Ağrı. Muazzam acı. Bazen dayanılmaz, bazen anlaşılmaz. Çoğumuz hayatı acı içinde yaşıyoruz. Karar vermenin acısı. Hayatı düşünmenin acısı. Ölü ilişkileri canlı tutmanın acısı. Bizi rahatsız eden hatıraların acısı. Korkunun acısı. Sabah kalkmanın acısı ve uykusuz gecelerin acısı. Çok değerli birinin kaybının acısı ve geri dönmesini beklemenin acısı. Her şeyde acı ve daha fazla acı.
Hayat bu. Acının hayatı. Aynada kendi gözlerinize bakın ve birçok kez yorgunluğun acısını göreceksiniz. Acıdan kaçmaya çalışmanın acısı. Neden? Çünkü hepimiz yaşıyoruz. Evet, acı yaşadığımız için gelir. Sadece ölülerin huzuru vardır. Veya çok küçük çocuklar veya azizler. Geri kalanımız her zaman biraz acı çekiyor. Acı, hayatın o kadar önemli bir parçası haline gelir ki, çoğu zaman acı içinde yaşadığımızı unutmaya meyilliyiz. Neşeli bir hayatın ve acısız bir hayatın farkına varmayız.
Acılara karşı koymanın bir yolu var mı? Bazen dengemizi kaybetmeye başladığımızda psikiyatristlere yaklaşırız. Ancak seçim yanlışsa, bu daha büyük acılara neden olabilir. Acı çekmeyen bir ulusun başkanı mıdır? Ona sorun ve bir sürü sürprizle karşılaşırsınız. Ağrısız genç bir genç mi? Sor ve başka bir sepet al. Listelemeye devam edin ve sormaya devam edin. Şirketlerin CEO’ları, öğrenciler, küçük yöneticiler, dükkan sahipleri, film yapımcıları, ünlüler, fakirler … Liste sonsuz olacak ve acıların hikayesi de olacak.

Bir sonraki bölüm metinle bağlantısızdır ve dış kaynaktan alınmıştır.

`src/rtl/adder_pkg.sv`:
```
// Shared definitions for the nibble-serial adder and its 4-bit slice.
//   NIBBLE_W : width of one slice pass
//   state_e  : controller state encoding (2'b11 unused, treated as IDLE)
package adder_pkg;

  localparam int unsigned NIBBLE_W = 4;

  typedef enum logic [1:0] {
    IDLE = 2'b00,
    RUN  = 2'b01,
    DONE = 2'b10
  } state_e;

endpackage

```
`src/rtl/rippleAdder_4bit.sv`:
```
// 4-bit ripple-carry adder slice, purely combinational.
//   a_i, b_i : nibble operands
//   c_i      : carry-in
//   s_o      : nibble sum
//   c_o      : carry-out of bit 3
module rippleAdder_4bit
  import adder_pkg::*;
(
  input  logic [NIBBLE_W-1:0] a_i,
  input  logic [NIBBLE_W-1:0] b_i,
  input  logic                c_i,
  output logic [NIBBLE_W-1:0] s_o,
  output logic                c_o
);

  logic [NIBBLE_W:0] c;

  always_comb begin
    c    = '0;
    s_o  = '0;
    c[0] = c_i;
    for (int unsigned i = 0; i < NIBBLE_W; i++) begin
      s_o[i]   = a_i[i] ^ b_i[i] ^ c[i];
      c[i+1]   = (a_i[i] & b_i[i]) | (c[i] & (a_i[i] ^ b_i[i]));
    end
    c_o = c[NIBBLE_W];
  end

endmodule

```
`src/rtl/nibble_serial_adder.sv`:
```
// Multi-cycle WIDTH-bit adder: one nibble per cycle through a 4-bit ripple
// slice, carry registered between passes. One addition in flight.
//   clk, rst_n          : clock, synchronous active-low reset
//   in_valid/in_ready   : operand handshake (a, b, cin); ready only in IDLE
//   out_valid/out_ready : result handshake (sum, cout, ovf); valid only in DONE
//   busy                : high while nibbles are being processed
module nibble_serial_adder
  import adder_pkg::*;
#(
  parameter int unsigned WIDTH = 16
) (
  input  logic             clk,
  input  logic             rst_n,
  input  logic             in_valid,
  output logic             in_ready,
  input  logic [WIDTH-1:0] a,
  input  logic [WIDTH-1:0] b,
  input  logic             cin,
  output logic             out_valid,
  input  logic             out_ready,
  output logic [WIDTH-1:0] sum,
  output logic             cout,
  output logic             ovf,
  output logic             busy
);

  localparam int unsigned NIBBLES = WIDTH / NIBBLE_W;
  localparam int unsigned IDX_W   = (NIBBLES > 1) ? $clog2(NIBBLES) : 1;
  localparam logic [IDX_W-1:0] LAST_IDX = IDX_W'(NIBBLES - 1);

  state_e                             state_q, state_d;
  logic [NIBBLES-1:0][NIBBLE_W-1:0]   a_q, a_d, b_q, b_d, sum_q, sum_d;
  logic                               carry_q, carry_d;
  logic                               cout_q, cout_d;
  logic                               ovf_q, ovf_d;
  logic [IDX_W-1:0]                   idx_q, idx_d;

  logic [NIBBLE_W-1:0]                sl_sum;
  logic                               sl_cout;

  rippleAdder_4bit u_slice (
    .a_i (a_q[idx_q]),
    .b_i (b_q[idx_q]),
    .c_i (carry_q),
    .s_o (sl_sum),
    .c_o (sl_cout)
  );

  always_comb begin
    state_d   = state_q;
    a_d       = a_q;
    b_d       = b_q;
    sum_d     = sum_q;
    carry_d   = carry_q;
    cout_d    = cout_q;
    ovf_d     = ovf_q;
    idx_d     = idx_q;
    in_ready  = 1'b0;
    out_valid = 1'b0;
    busy      = 1'b0;

    case (state_q)
      RUN: begin
        busy           = 1'b1;
        sum_d[idx_q]   = sl_sum;
        carry_d        = sl_cout;
        if (idx_q == LAST_IDX) begin
          // Final nibble: sign bits of both operands and the fresh sum MSB
          // come straight from this pass, so ovf needs no extra cycle.
          cout_d  = sl_cout;
          ovf_d   = a_q[NIBBLES-1][NIBBLE_W-1] ^ b_q[NIBBLES-1][NIBBLE_W-1]
                  ^ sl_sum[NIBBLE_W-1] ^ sl_cout;
          state_d = DONE;
        end else begin
          idx_d = idx_q + 1'b1;
        end
      end
      DONE: begin
        out_valid = 1'b1;
        if (out_ready) state_d = IDLE;
      end
      default: begin
        // IDLE, and the unused 2'b11 encoding behaves identically.
        in_ready = 1'b1;
        state_d  = IDLE;
        if (in_valid) begin
          a_d     = a;
          b_d     = b;
          carry_d = cin;
          idx_d   = '0;
          sum_d   = '0;
          state_d = RUN;
        end
      end
    endcase
  end

  always_ff @(posedge clk) begin
    if (!rst_n) begin
      state_q <= IDLE;
      a_q     <= '0;
      b_q     <= '0;
      sum_q   <= '0;
      carry_q <= 1'b0;
      cout_q  <= 1'b0;
      ovf_q   <= 1'b0;
      idx_q   <= '0;
    end else begin
      state_q <= state_d;
      a_q     <= a_d;
      b_q     <= b_d;
      sum_q   <= sum_d;
      carry_q <= carry_d;
      cout_q  <= cout_d;
      ovf_q   <= ovf_d;
      idx_q   <= idx_d;
    end
  end

  assign sum  = sum_q;
  assign cout = cout_q;
  assign ovf  = ovf_q;

endmodule

```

Acılardan kurtulmanın bir yolu var mı? Kişi hayatında olup biteni yaşamanın özünü öldüren üzerine düşünebilir. Ancak, kendimizi tamamen değiştirmedikçe, bu egzersiz hiçbir acıyı ortadan kaldırmayacaktır. Bu nasıl yapılır? Bize acı veren şeyi düşünmek ve bulmakla başlayalım. En küçük acıyı bile sayın. Soruşturma yapma yolculuğu başlasın. Acılardan çıkmak sadece bu egzersizi takip edecektir. İlk adımı at. Tüm acıları düşündükten ve saydıktan sonra, bazı ağrıların tamamen kaçınılmaz olduğunu fark edebilirsiniz.